Forget about the names of the weight variables, which just changed in 2015 (presumably after he wrote that webpage), he's doing the same as me except that he doesn't specify the scale and rscales. Based on what I explain above and the documentation of survey, it seems to me that he should specify them as I did, but I've never used replicate weights with survey before, so I would like to make sure.

P. S. What I find even weirder is that, when I try not to specify scale and rscales, the standard errors I compute seem to be the same as when I do. This means that it probably doesn't matter in practice how I do it, but since the formula used to compute the standard errors is supposed to be different if I specify scale and rscales, I would still like to understand why it doesn't seem to affect the standard errors that are computed by survey.

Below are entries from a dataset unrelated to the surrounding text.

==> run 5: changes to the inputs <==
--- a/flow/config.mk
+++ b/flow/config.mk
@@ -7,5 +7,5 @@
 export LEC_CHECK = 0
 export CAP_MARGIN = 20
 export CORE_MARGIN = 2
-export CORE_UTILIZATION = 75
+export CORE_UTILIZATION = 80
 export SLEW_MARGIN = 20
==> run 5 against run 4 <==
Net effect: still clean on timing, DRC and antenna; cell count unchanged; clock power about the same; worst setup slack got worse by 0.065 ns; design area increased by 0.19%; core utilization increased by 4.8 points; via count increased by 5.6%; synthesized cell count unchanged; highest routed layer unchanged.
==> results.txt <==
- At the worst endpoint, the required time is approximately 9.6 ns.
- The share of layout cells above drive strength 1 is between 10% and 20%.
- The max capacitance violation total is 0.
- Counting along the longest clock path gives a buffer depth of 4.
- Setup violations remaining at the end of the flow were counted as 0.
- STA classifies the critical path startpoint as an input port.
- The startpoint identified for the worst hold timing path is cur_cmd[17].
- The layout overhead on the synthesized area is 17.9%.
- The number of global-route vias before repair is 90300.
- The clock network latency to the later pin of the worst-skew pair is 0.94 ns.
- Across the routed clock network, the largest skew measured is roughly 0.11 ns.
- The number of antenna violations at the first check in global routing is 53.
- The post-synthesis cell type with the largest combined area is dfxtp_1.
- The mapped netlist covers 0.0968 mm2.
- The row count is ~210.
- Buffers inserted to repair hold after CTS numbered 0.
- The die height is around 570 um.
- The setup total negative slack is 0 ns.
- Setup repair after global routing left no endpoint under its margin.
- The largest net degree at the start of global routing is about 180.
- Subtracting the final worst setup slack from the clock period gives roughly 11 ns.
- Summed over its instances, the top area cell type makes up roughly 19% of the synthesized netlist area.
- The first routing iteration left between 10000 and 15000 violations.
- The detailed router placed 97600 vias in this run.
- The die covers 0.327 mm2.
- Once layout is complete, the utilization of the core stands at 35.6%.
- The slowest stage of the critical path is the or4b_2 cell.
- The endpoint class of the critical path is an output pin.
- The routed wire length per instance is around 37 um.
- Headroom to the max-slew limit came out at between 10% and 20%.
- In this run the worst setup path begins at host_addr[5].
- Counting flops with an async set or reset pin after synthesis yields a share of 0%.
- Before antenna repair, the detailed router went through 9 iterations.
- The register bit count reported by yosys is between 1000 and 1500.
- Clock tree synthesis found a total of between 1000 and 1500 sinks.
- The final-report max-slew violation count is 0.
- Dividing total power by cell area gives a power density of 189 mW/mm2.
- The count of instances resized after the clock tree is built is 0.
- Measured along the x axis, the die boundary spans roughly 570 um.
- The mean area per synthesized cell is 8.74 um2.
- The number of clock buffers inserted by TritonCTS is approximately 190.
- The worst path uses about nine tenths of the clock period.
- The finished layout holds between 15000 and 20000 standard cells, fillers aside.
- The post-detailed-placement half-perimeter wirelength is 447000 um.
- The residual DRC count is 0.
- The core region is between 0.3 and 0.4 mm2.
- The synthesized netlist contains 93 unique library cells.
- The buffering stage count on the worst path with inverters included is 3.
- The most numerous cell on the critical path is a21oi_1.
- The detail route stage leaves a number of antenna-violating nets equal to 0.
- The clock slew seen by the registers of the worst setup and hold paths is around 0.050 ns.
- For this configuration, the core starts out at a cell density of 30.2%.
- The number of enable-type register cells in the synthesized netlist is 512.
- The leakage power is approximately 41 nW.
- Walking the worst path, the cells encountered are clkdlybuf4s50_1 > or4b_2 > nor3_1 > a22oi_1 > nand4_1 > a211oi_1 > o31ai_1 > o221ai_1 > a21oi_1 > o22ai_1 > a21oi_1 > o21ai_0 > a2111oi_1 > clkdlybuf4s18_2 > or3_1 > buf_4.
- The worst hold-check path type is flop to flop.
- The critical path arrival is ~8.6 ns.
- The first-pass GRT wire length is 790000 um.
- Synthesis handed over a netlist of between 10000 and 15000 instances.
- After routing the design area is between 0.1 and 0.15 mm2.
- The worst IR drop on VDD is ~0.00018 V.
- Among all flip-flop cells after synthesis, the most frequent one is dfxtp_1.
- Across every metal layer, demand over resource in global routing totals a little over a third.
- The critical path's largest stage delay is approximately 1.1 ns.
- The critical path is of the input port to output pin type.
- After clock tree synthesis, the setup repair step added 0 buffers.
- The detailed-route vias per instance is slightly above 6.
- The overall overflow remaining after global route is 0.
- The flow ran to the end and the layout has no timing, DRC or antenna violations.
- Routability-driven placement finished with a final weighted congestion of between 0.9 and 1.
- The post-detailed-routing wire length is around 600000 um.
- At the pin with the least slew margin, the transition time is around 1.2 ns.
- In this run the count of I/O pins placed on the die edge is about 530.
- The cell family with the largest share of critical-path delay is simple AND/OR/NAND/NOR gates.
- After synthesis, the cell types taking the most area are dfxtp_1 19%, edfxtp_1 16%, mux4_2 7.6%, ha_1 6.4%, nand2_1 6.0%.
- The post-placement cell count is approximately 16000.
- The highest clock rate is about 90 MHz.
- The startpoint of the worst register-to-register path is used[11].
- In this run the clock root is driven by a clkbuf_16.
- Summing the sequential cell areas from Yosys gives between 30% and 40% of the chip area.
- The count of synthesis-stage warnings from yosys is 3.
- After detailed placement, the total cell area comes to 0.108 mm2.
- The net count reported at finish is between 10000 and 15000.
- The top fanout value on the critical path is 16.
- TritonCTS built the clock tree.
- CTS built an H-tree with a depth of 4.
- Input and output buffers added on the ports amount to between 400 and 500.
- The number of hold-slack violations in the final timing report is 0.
Source: an optimization exercise on an open RTL-to-GDS flow (aim: small area). Production flows keep margins and buffers that such runs may drop. RTL that was checked went through simulation tests only; none was proved equivalent to the original. The clock port is modelled as an ideal driver; clocking choices that lean on that would not hold on a real chip. Power is estimated from default activity; no workload was simulated.

== build 16 ==
## fstc
module fstc (
    input  wire        clk,
    input  wire        rst,
    input  wire        start,
    input  wire        tick,
    input  wire        rsp_valid,
    input  wire [1:0]  rsp_kind,
    input  wire [7:0]  rsp_b0,
    input  wire [7:0]  rsp_b1,
    output reg         rd_req,
    output wire [1:0]  rd_len,
    output wire        busy,
    output wire        valid,
    output wire        failed,
    output wire [2:0]  err,
    output wire [15:0] sr0,
    output wire [15:0] sr1,
    output wire [15:0] sr2,
    output wire [15:0] sr3,
    output wire [15:0] sr4,
    output wire [15:0] sr5,
    output wire [15:0] sr6,
    output wire [15:0] sr7,
    output wire [15:0] sr8,
    output wire [15:0] sr9,
    output wire [15:0] sr10,
    output wire [15:0] sr11,
    output wire [15:0] sr12,
    output wire [15:0] sr13,
    output wire [15:0] sr14,
    output wire [15:0] sr15
);
    localparam [2:0] PH_IDLE    = 3'd0;
    localparam [2:0] PH_SEARCH  = 3'd1;
    localparam [2:0] PH_LENGTH  = 3'd2;
    localparam [2:0] PH_PAYLOAD = 3'd3;
    localparam [2:0] PH_DONE    = 3'd4;
    localparam [2:0] PH_FAIL    = 3'd5;
    localparam [2:0] ERR_NONE     = 3'd0;
    localparam [2:0] ERR_RECEIVE  = 3'd1;
    localparam [2:0] ERR_TIMEOUT  = 3'd2;
    localparam [2:0] ERR_UNEXPECT = 3'd3;
    localparam [2:0] ERR_CHECKSUM = 3'd4;
    reg [2:0]   phase_q;
    reg [3:0]   wc_q;            
    reg         req_q;
    reg [15:0]  elapsed_q;
    reg [12:0]  cks_q;
    reg [2:0]   err_q;
    reg [15:0]  w_q [0:11];      
    wire [7:0] p0 = rsp_b0;
    wire [7:0] p1 = rsp_b1 & {8{rsp_kind[1]}};
    wire in_s = (phase_q == PH_SEARCH);
    wire in_l = (phase_q == PH_LENGTH);
    wire in_p = (phase_q == PH_PAYLOAD);
    wire busy_q = in_s | in_l | in_p;
    wire acc  = rsp_valid & req_q;
    wire kerr = acc & (rsp_kind == 2'd3);
    wire kdat = acc & (rsp_kind[1] ^ rsp_kind[0]);
    wire sof    = (p0 == 8'h42) & (p1 == 8'h4D);
    wire len_ok = (p0 == 8'h00) & (p1 == 8'h1C);
    wire last   = (wc_q == 4'd13);
    wire cks_eq = ({p0, p1} == {3'b000, cks_q});
    wire add   = kdat & ((in_s & sof) | in_l | (in_p & ~last));
    wire shift = kdat & in_p & (~wc_q[3] | ~wc_q[2] | (last & ~cks_eq));
    reg [2:0]  phase_r, phase_n;
    reg [2:0]  err_r, err_n;
    reg        req_n;
    reg        busy_r, go, tmo;
    wire gt_lim = (elapsed_q > 16'd5000);
  ...
For scale: ~740 cells after synthesis, roughly 230 flip-flops.
==> flow/config.mk <==
export PLATFORM = sky130hd
export DESIGN_NAME = fstc
export DESIGN_NICKNAME = fstc
export VERILOG_FILES = /design/flow/design.v
export SDC_FILE = /design/flow/constraint.sdc
export NUM_CORES = 4
export LEC_CHECK = 0
export CAP_MARGIN = 20
export CORE_MARGIN = 2
export CORE_UTILIZATION = 55
export PLACE_DENSITY = 0.7
export SLEW_MARGIN = 20
==> flow/constraint.sdc <==
create_clock -name core_clock -period 12.0 [get_ports {clk}]
set_input_delay 2.4000 -clock core_clock [delete_from_list [all_inputs] [get_ports {clk}]]
set_output_delay 2.4000 -clock core_clock [all_outputs]
set_load 0.01 [all_outputs]
standard.sh (not shown) runs the stock make flow with config.mk's settings and CLKGATE_MAP_FILE= SYNTH_SCRIPT=/design/flow/synth_recipe.tcl, a recipe that flattens the netlist after the stock synthesis.
==> flow/flow/run.sh <==
#!/bin/bash
# Standard synthesis and layout (standard.sh), with two layout choices changed:
#  - each port gets a buf_1 as its port buffer instead of the default pick;
#  - CTS builds the tree from clkbuf_4 cells and adds no dummy loads.
# make's full output goes to flow.log here; ORFS keeps each step's log under orfs/logs/.
set -euo pipefail
bash standard.sh \
  "BUFFER_PORTS_ARGS=-buffer_cell sky130_fd_sc_hd__buf_1" \
  "CTS_ARGS=-sink_clustering_enable -repair_clock_nets -buf_list sky130_fd_sc_hd__clkbuf_4 -dont_use_dummy_load" \
  finish > flow.log 2>&1
Build 16 did not stop at any stage, and its layout met the timing, DRC and antenna checks.
Setup changes, build 16 to build 14
==> flow/run.sh (new file) <==
#!/bin/bash
# synth_recipe.tcl (not shown) runs the flow's synth.tcl, then flattens the netlist and writes it again
# the make line also repeats each setting of config.mk as NAME=value (left out here)
make -C /OpenROAD-flow-scripts/flow DESIGN_CONFIG=/design/flow/config.mk WORK_HOME=/design/flow/orfs CLKGATE_MAP_FILE= SYNTH_SCRIPT=/design/flow/synth_recipe.tcl finish
removed: flow/flow/run.sh
removed: flow/standard.sh
--- outcome ---
Build 14 did not stop at any stage, and its layout met the timing, DRC and antenna checks.
Having completed the whole flow, build 16 delivered a layout that passed the timing, DRC and antenna checks.
Wire length of the first global-routing pass: build 14 higher than build 16
[compare] base=build 16 new=build 14: sequential cell area share lost 9.3 points; clock share of power now larger.
Count of cell instances traversed by the critical path: build 14 vs build 16 up 1
Of the two values seen for startpoint of the most critical setup path, rsp_b0[3] was produced by build 16 and rsp_kind[1] by build 14.
| register share of total power | lower: build 14 |
Compare build 14 and build 16 | fraction of power consumed by combinational cells lower: build 16
Side by side, amount of wire on met3 after detailed routing turned out higher in build 14 than in build 16.
What build 64 does differently from build 14 at the input level:
- putting CTS_BUF_LIST at sky130_fd_sc_hd__clkbuf_4 where nothing was set
==> notes.md <==
Of build 64 and build 14, it is build 64 that has the higher final net count. Taking build 14 as the reference, in build 64 utilization moved down, combinational power level. Build 64 and build 14 ended up with nearly the same sequential power. Post-cts repair resize count of build 64 is on par with build 14. In summary, build 64 completed successfully, with a layout that passed the timing, DRC and antenna checks. Compared with build 14, build 64 ends up with less cell area. Taking build 14 as the reference, in build 64 fraction of area in multi-input gates picked up an extra 0.19 points, post-route setup TNS has remained practically unchanged, synthesized cell count stayed essentially flat.
Function was not checked in any run of this note: the RTL went through the layout flow alone.

Setup of run 1:
Another version of the RTL of fstc (not shown whole).
Size: about 230 flip-flops, roughly 290 I/O pins.
Settings: LEC_CHECK=0, CAP_MARGIN=0, CORE_MARGIN=2, CORE_UTILIZATION=55, PLACE_DENSITY=0.7, SLEW_MARGIN=0; clock period 12.0 ns.
==> flow/flow/run.sh <==
#!/bin/bash
# Standard synthesis and layout (standard.sh), with these choices changed:
#  - synthesis maps the combinational logic with an area-oriented ABC script
#    (flow/abc.script, used in place of ORFS's abc_speed.script; every other
#    synthesis step, and so every register, is the standard one);
#  - each port gets a buf_1 as its port buffer instead of the default pick;
#  - CTS builds the tree from clkbuf_8 cells in clusters of up to 16 sinks
#    and adds no dummy loads;
#  - after CTS, cells with spare slack are downsized (flow/post_cts.tcl).
# make's full output goes to synth.log and flow.log here; ORFS keeps each
# step's log under orfs/logs/.
set -euo pipefail
F=$(pwd)/flow
cp -r "$FLOW_HOME/scripts" scripts_abc
cp "$F/abc.script" scripts_abc/abc_speed.script
bash standard.sh "SCRIPTS_DIR=$(pwd)/scripts_abc" synth > synth.log 2>&1
bash standard.sh \
  "BUFFER_PORTS_ARGS=-buffer_cell sky130_fd_sc_hd__buf_1" \
  "CTS_ARGS=-sink_clustering_enable -repair_clock_nets -buf_list sky130_fd_sc_hd__clkbuf_8 -sink_clustering_size 16 -sink_clustering_max_diameter 80 -dont_use_dummy_load" \
  "POST_CTS_TCL=$F/post_cts.tcl" \
  finish > flow.log 2>&1
==> flow/flow/abc.script <==
&get -n
&st
&dch -f
&nf -R 1000 -p -a -F 8 -A 4
&put
topo
dnsize -c
==> flow/flow/post_cts.tcl <==
# Swap cells that have slack to spare for smaller ones.
estimate_parasitics -placement
repair_timing -recover_power 100 -setup_margin 0
report_design_area
The following lists how run 2 was set up differently from run 1:
- CAP_MARGIN now 20, was 0
- SLEW_MARGIN now 20, was 0
[summary]
Run 1 → run 2: worst setup slack rose 0.013 ns; minimum period implied by the final worst setup slack fell 0.013 ns. On clock distribution power, run 2 tracks run 1 almost exactly.
--- input diff run 2..run 3 ---
- CTS_CLUSTER_DIAMETER: unset -> 60
- SLEW_MARGIN: 20 -> 0
- CTS_CLUSTER_SIZE: unset -> 16
- CTS_BUF_LIST: unset -> sky130_fd_sc_hd__clkbuf_8
- CAP_MARGIN: 20 -> 0
==> flow/run.sh (new file) <==
#!/bin/bash
# synth_recipe.tcl (not shown) runs the flow's synth.tcl, then flattens the netlist and writes it again
# the make line also repeats each setting of config.mk as NAME=value (left out here)
make -C /OpenROAD-flow-scripts/flow DESIGN_CONFIG=/design/flow/config.mk WORK_HOME=/design/flow/orfs CLKGATE_MAP_FILE= SYNTH_SCRIPT=/design/flow/synth_recipe.tcl finish
removed: flow/flow/run.sh
removed: flow/flow/abc.script
removed: flow/flow/post_cts.tcl
removed: flow/standard.sh
## What came out
- For maximum clock rate, run 3 and run 2 come out practically identical.
- | routed wire length | higher: run 3 |
- Diff run 2 -> run 3: met3 routing resource usage after global routing rose by 3.3 points; portion of the layout cell area used by clock cells essentially unchanged.
- Looking only at flip-flop and latch share of the layout cell area, and setting everything else aside, the higher value of run 3 and run 2 goes to run 2.
- The internal power of run 3 was inferior to that of run 2.
- Highest-delay cell along the critical path = clkdlybuf4s50_1: run 3; highest-delay cell along the critical path = fa_1: run 2
### run 3 -> run 4
- CAP_MARGIN now 20, was 0
- CTS_CLUSTER_DIAMETER no longer set, was 60
- SLEW_MARGIN now 20, was 0
- CTS_CLUSTER_SIZE no longer set, was 16
- CTS_BUF_LIST no longer set, was sky130_fd_sc_hd__clkbuf_8
==> flow/flow/run.sh (new file) <==
#!/bin/bash
# Standard synthesis and layout (standard.sh), with two layout choices changed:
#  - each port gets a buf_1 as its port buffer instead of the default pick;
#  - CTS builds the tree from clkbuf_8 cells in clusters of up to 16 sinks
#    and adds no dummy loads.
# make's full output goes to flow.log here; ORFS keeps each step's log under orfs/logs/.
set -euo pipefail
bash standard.sh \
  "BUFFER_PORTS_ARGS=-buffer_cell sky130_fd_sc_hd__buf_1" \
  "CTS_ARGS=-sink_clustering_enable -repair_clock_nets -buf_list sky130_fd_sc_hd__clkbuf_8 -sink_clustering_size 16 -sink_clustering_max_diameter 80 -dont_use_dummy_load" \
  finish > flow.log 2>&1
==> flow/standard.sh (new file) <==
#!/bin/bash
# synth_recipe.tcl (not shown) runs the flow's synth.tcl, then flattens the netlist and writes it again
# the make line also repeats each setting of config.mk as NAME=value (left out here)
make -C /OpenROAD-flow-scripts/flow DESIGN_CONFIG=/design/flow/config.mk WORK_HOME=/design/flow/orfs CLKGATE_MAP_FILE= SYNTH_SCRIPT=/design/flow/synth_recipe.tcl "${@:-finish}"
removed: flow/run.sh
### Flow results
- Going from run 3 to run 4, count of TritonRoute iterations in the first routing pass moved up; area share of fa/ha/maj cells after synthesis level.
- Between run 4 and run 3, the difference in layout net count is negligible.
- Delta (run 4 minus run 3): hold path depth did not really move; total I/O pin count did not really move; number of instances resized during post-cts repair did not really move.

v3:
fstc, a different RTL version from the one above (not shown whole).
Size in the first run: roughly 680 cells after synthesis, roughly 230 flip-flops, ~290 I/O pins.
Settings: LEC_CHECK=0, CAP_MARGIN=0, CORE_MARGIN=2, CORE_UTILIZATION=55, PLACE_DENSITY=0.7, SLEW_MARGIN=0; clock period 12.0 ns.
==> flow/flow/run.sh <==
#!/bin/bash
# Standard synthesis and layout (standard.sh), with these choices changed:
#  - synthesis maps the combinational logic with an area-oriented ABC script
#    (flow/abc.script, used in place of ORFS's abc_speed.script; every other
#    synthesis step, and so every register, is the standard one);
#  - each port gets a buf_1 as its port buffer instead of the default pick;
#  - CTS builds the tree from clkbuf_8 cells in clusters of up to 16 sinks
#    and adds no dummy loads;
#  - after CTS, cells with spare slack are downsized (flow/post_cts.tcl).
# make's full output goes to synth.log and flow.log here; ORFS keeps each
# step's log under orfs/logs/.
set -euo pipefail
F=$(pwd)/flow
cp -r "$FLOW_HOME/scripts" scripts_abc
cp "$F/abc.script" scripts_abc/abc_speed.script
bash standard.sh "SCRIPTS_DIR=$(pwd)/scripts_abc" synth > synth.log 2>&1
bash standard.sh \
  "BUFFER_PORTS_ARGS=-buffer_cell sky130_fd_sc_hd__buf_1" \
  "CTS_ARGS=-sink_clustering_enable -repair_clock_nets -buf_list sky130_fd_sc_hd__clkbuf_8 -sink_clustering_size 16 -sink_clustering_max_diameter 80 -dont_use_dummy_load" \
  "POST_CTS_TCL=$F/post_cts.tcl" \
  finish > flow.log 2>&1
==> flow/flow/abc.script <==
&get -n
&st
&dch -f
&nf -R 1000 -p -a -F 8 -A 4
&put
topo
dnsize -c
==> flow/flow/post_cts.tcl <==
# Swap cells that have slack to spare for smaller ones.
estimate_parasitics -placement
repair_timing -recover_power 100 -setup_margin 0
report_design_area
v3 completed every stage of the flow, and the final layout passed the timing, DRC and antenna checks.
Here is what was changed in the inputs of v9 compared with v3.
- CTS_CLUSTER_SIZE now 16, previously not set
- CTS_CLUSTER_DIAMETER now 60, previously not set
- CTS_BUF_LIST now sky130_fd_sc_hd__clkbuf_8, previously not set
==> flow/run.sh (new file) <==
#!/bin/bash
# synth_recipe.tcl (not shown) runs the flow's synth.tcl, then flattens the netlist and writes it again
# the make line also repeats each setting of config.mk as NAME=value (left out here)
make -C /OpenROAD-flow-scripts/flow DESIGN_CONFIG=/design/flow/config.mk WORK_HOME=/design/flow/orfs CLKGATE_MAP_FILE= SYNTH_SCRIPT=/design/flow/synth_recipe.tcl finish
removed: flow/flow/run.sh
removed: flow/flow/abc.script
removed: flow/flow/post_cts.tcl
removed: flow/standard.sh
Notes after the runs:
Later-pin clock latency in the skew report across v9 and v3: no real change. Looking at number of DRC markers after the initial detailed-route iteration, v9 sits 20% lower than v3 does. v9 — global-route total usage across every layer 3.0 points higher, v3 as reference. Compared to v3, v9 has worst setup slack 990 ps lower.

The RTL this note starts from:
==> flow/design.v <==
module fstc (
    input  wire        clk,
    input  wire        rst,
    input  wire        start,
    input  wire        tick,
    input  wire        rsp_valid,
    input  wire [1:0]  rsp_kind,
    input  wire [7:0]  rsp_b0,
    input  wire [7:0]  rsp_b1,
    output reg         rd_req,
    output wire [1:0]  rd_len,
    output wire        busy,
    output wire        valid,
    output wire        failed,
    output wire [2:0]  err,
    output wire [15:0] sr0,
    output wire [15:0] sr1,
    output wire [15:0] sr2,
    output wire [15:0] sr3,
    output wire [15:0] sr4,
    output wire [15:0] sr5,
    output wire [15:0] sr6,
    output wire [15:0] sr7,
    output wire [15:0] sr8,
    output wire [15:0] sr9,
    output wire [15:0] sr10,
    output wire [15:0] sr11,
    output wire [15:0] sr12,
    output wire [15:0] sr13,
    output wire [15:0] sr14,
    output wire [15:0] sr15
);
    localparam [2:0] PH_IDLE    = 3'd0;
    localparam [2:0] PH_SEARCH  = 3'd1;
    localparam [2:0] PH_LENGTH  = 3'd2;
    localparam [2:0] PH_PAYLOAD = 3'd3;
    localparam [2:0] PH_DONE    = 3'd4;
    localparam [2:0] PH_FAIL    = 3'd5;
    localparam [2:0] ERR_NONE     = 3'd0;
    localparam [2:0] ERR_RECEIVE  = 3'd1;
    localparam [2:0] ERR_TIMEOUT  = 3'd2;
    localparam [2:0] ERR_UNEXPECT = 3'd3;
    localparam [2:0] ERR_CHECKSUM = 3'd4;
    reg         f_q;
    reg [2:0]   x_q;
    wire [2:0]  phase_q = f_q ? PH_FAIL : x_q;
    reg [3:0]   wc_q;            
    reg         req_q;
    reg [15:0]  elapsed_q;
    reg [12:0]  cks_q;
    wire [2:0]  err_q = f_q ? x_q : ERR_NONE;
    reg [15:0]  w_q [0:11];      
    wire [7:0] p0 = rsp_b0;
    wire [7:0] p1 = rsp_b1 & {8{rsp_kind[1]}};
    wire in_s = (phase_q == PH_SEARCH);
    wire in_l = (phase_q == PH_LENGTH);
    wire in_p = (phase_q == PH_PAYLOAD);
    wire busy_q = in_s | in_l | in_p;
    wire acc  = rsp_valid & req_q;
    wire kerr = acc & (rsp_kind == 2'd3);
    wire kdat = acc & (rsp_kind[1] ^ rsp_kind[0]);
    wire sof    = (p0 == 8'h42) & (p1 == 8'h4D);
    wire len_ok = (p0 == 8'h00) & (p1 == 8'h1C);
    wire last   = (wc_q == 4'd13);
    wire cks_eq = ({p0, p1} == {3'b000, cks_q});
    wire add   = kdat & ((in_s & sof) | in_l | (in_p & ~last));
    wire shift = kdat & in_p & (~wc_q[3] | ~wc_q[2] | (last & ~cks_eq));
    reg [2:0]  phase_r, phase_n;
    reg [2:0]  err_r, err_n;
    reg        req_n;
    reg        busy_r, go, tmo;
    wire gt_lim = (elapsed_q > 16'd5000);
    wire eq_lim = (elapsed_q == 16'd5000);
    always @* begin
        phase_r = phase_q;
        err_r   = err_q;
        if (kerr) begin
            phase_r = PH_FAIL;
            err_r   = ERR_RECEIVE;
        end else if (kdat) begin
            if (in_s & sof)
                phase_r = PH_LENGTH;
            if (in_l) begin
                if (len_ok) phase_r = PH_PAYLOAD;
                else begin phase_r = PH_FAIL; err_r = ERR_UNEXPECT; end
            end
            if (in_p & last) begin
                if (cks_eq) phase_r = PH_DONE;
                else begin phase_r = PH_FAIL; err_r = ERR_CHECKSUM; end
            end
        end
        busy_r = (phase_r == PH_SEARCH) | (phase_r == PH_LENGTH) |
                 (phase_r == PH_PAYLOAD);
        go = start & ~busy_r;
        if (go) begin
            phase_r = PH_SEARCH;
            err_r   = ERR_NONE;
        end
        tmo     = ~go & (gt_lim | (eq_lim & tick));
        phase_n = phase_r;
        err_n   = err_r;
        req_n   = req_q & ~rsp_valid & ~go;
        rd_req  = 1'b0;
        if ((busy_r | go) & ~req_n) begin
            if (tmo) begin
                phase_n = PH_FAIL;
                err_n   = ERR_TIMEOUT;
            end else begin
                req_n  = 1'b1;
                rd_req = ~rst;
            end
        end
    end
    wire clr = rst | go;
    wire [7:0]  ga = p0 & {8{add}};
    wire [7:0]  gb = p1 & {8{add}};
    wire [7:0]  s1 = cks_q[7:0] ^ ga ^ gb;
    wire [8:1]  c1 = (cks_q[7:0] & ga) | (cks_q[7:0] & gb) | (ga & gb);
    wire [12:0] ax = {cks_q[12:8], s1};
    wire [12:0] ay = {4'b0000, c1, 1'b0};
    wire [13:0] ar;
    wire [12:0] cks_sum;
    assign ar[0] = 1'b0;
    wire [16:0] ec;
    assign ec[0] = tick & busy_q & ~(&elapsed_q);
    genvar g;
    generate
        for (g = 0; g < 13; g = g + 1) begin : g_cks
            assign cks_sum[g] = ax[g] ^ ay[g] ^ ar[g];
            assign ar[g+1]    = (ax[g] & ay[g]) | (ax[g] & ar[g]) | (ay[g] & ar[g]);
        end
        for (g = 0; g < 16; g = g + 1) begin : g_el
            assign ec[g+1] = ec[g] & elapsed_q[g];
        end
    endgenerate
    always @(posedge clk) begin
        if (rst) begin
            f_q     <= 1'b0;
            x_q     <= PH_IDLE;
            req_q   <= 1'b0;
        end else begin
            f_q     <= (phase_n == PH_FAIL);
            x_q     <= (phase_n == PH_FAIL) ? err_n : phase_n;
            req_q   <= req_n;
        end
        if (clr) begin
            wc_q      <= 4'd0;
        end else if (kdat & in_p) begin
            wc_q      <= wc_q + 4'd1;
        end
        elapsed_q <= (elapsed_q ^ ec[15:0]) & {16{~clr}};
        cks_q     <= cks_sum & {13{~clr}};
    end
    integer i;
    always @(posedge clk) begin
        if (shift) begin
            w_q[0] <= ~{p0, p1};    
            for (i = 1; i < 12; i = i + 1)
                w_q[i] <= w_q[i-1];
        end
    end
    assign rd_len = 2'd2;
    assign busy   = busy_q;
    assign valid  = (phase_q == PH_DONE);
    assign failed = (phase_q == PH_FAIL);
    assign err    = err_q;
    assign sr0 = {3'b000, wc_q, 1'b0, valid, err_q, req_q, phase_q};
    assign sr1 = {3'b000, cks_q};
    assign sr2 = err_q[2] ? ~w_q[0] : (valid ? {3'b000, cks_q} : 16'h0000);
    assign sr3 = elapsed_q;
    wire [15:0] vm = {16{valid}};
    assign sr4  = ~(w_q[11] | ~vm);
    assign sr5  = ~(w_q[10] | ~vm);
    assign sr6  = ~(w_q[9] | ~vm);
    assign sr7  = ~(w_q[8] | ~vm);
    assign sr8  = ~(w_q[7] | ~vm);
    assign sr9  = ~(w_q[6] | ~vm);
    assign sr10 = ~(w_q[5] | ~vm);
    assign sr11 = ~(w_q[4] | ~vm);
    assign sr12 = ~(w_q[3] | ~vm);
    assign sr13 = ~(w_q[2] | ~vm);
    assign sr14 = ~(w_q[1] | ~vm);
    assign sr15 = ~(w_q[0] | ~vm);
endmodule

P. S. bis: Another thing I don't understand is that, even though the Census Bureau says it has used Fay's method and recommend to use a SAS procedure that will result in a Fay coefficient of 0.5, there doesn't seem to be any Fay coefficient in the formula for the standard error given in the guide it published. This means that, if I were to write my own code to compute standard errors using that formula, the result would presumably be different than when I use survey with a rho of 0.5 or the SAS procedure recommended by the Census Bureau to compute standard errors, which doesn't make a lot of sense to me.

Answer 1

svrepdesign doesn't need scale or rscales arguments for Fay replicate weights, because it can work them out by itself. That's the point of having known types of weights. I should probably add a warning for when you specify them anyway.

There doesn't need to be a Fay coefficient in the formula explicitly. When the weights were constructed, the sampling weights were multiplied by 2-rho or rho to get replicate weights. That's all been done. Now all you need is to know how to scale the squared residuals. The Census Bureau formula (p6 of your link) has a multiplier of 4/160. That 4 is 1/(1-rho)^2 -- Anthony Damico's code has the reverse conversion, working out rho=0.5 from the 4.

Straightforward BRR would have a multiplier of 1/160 rather than 4/160.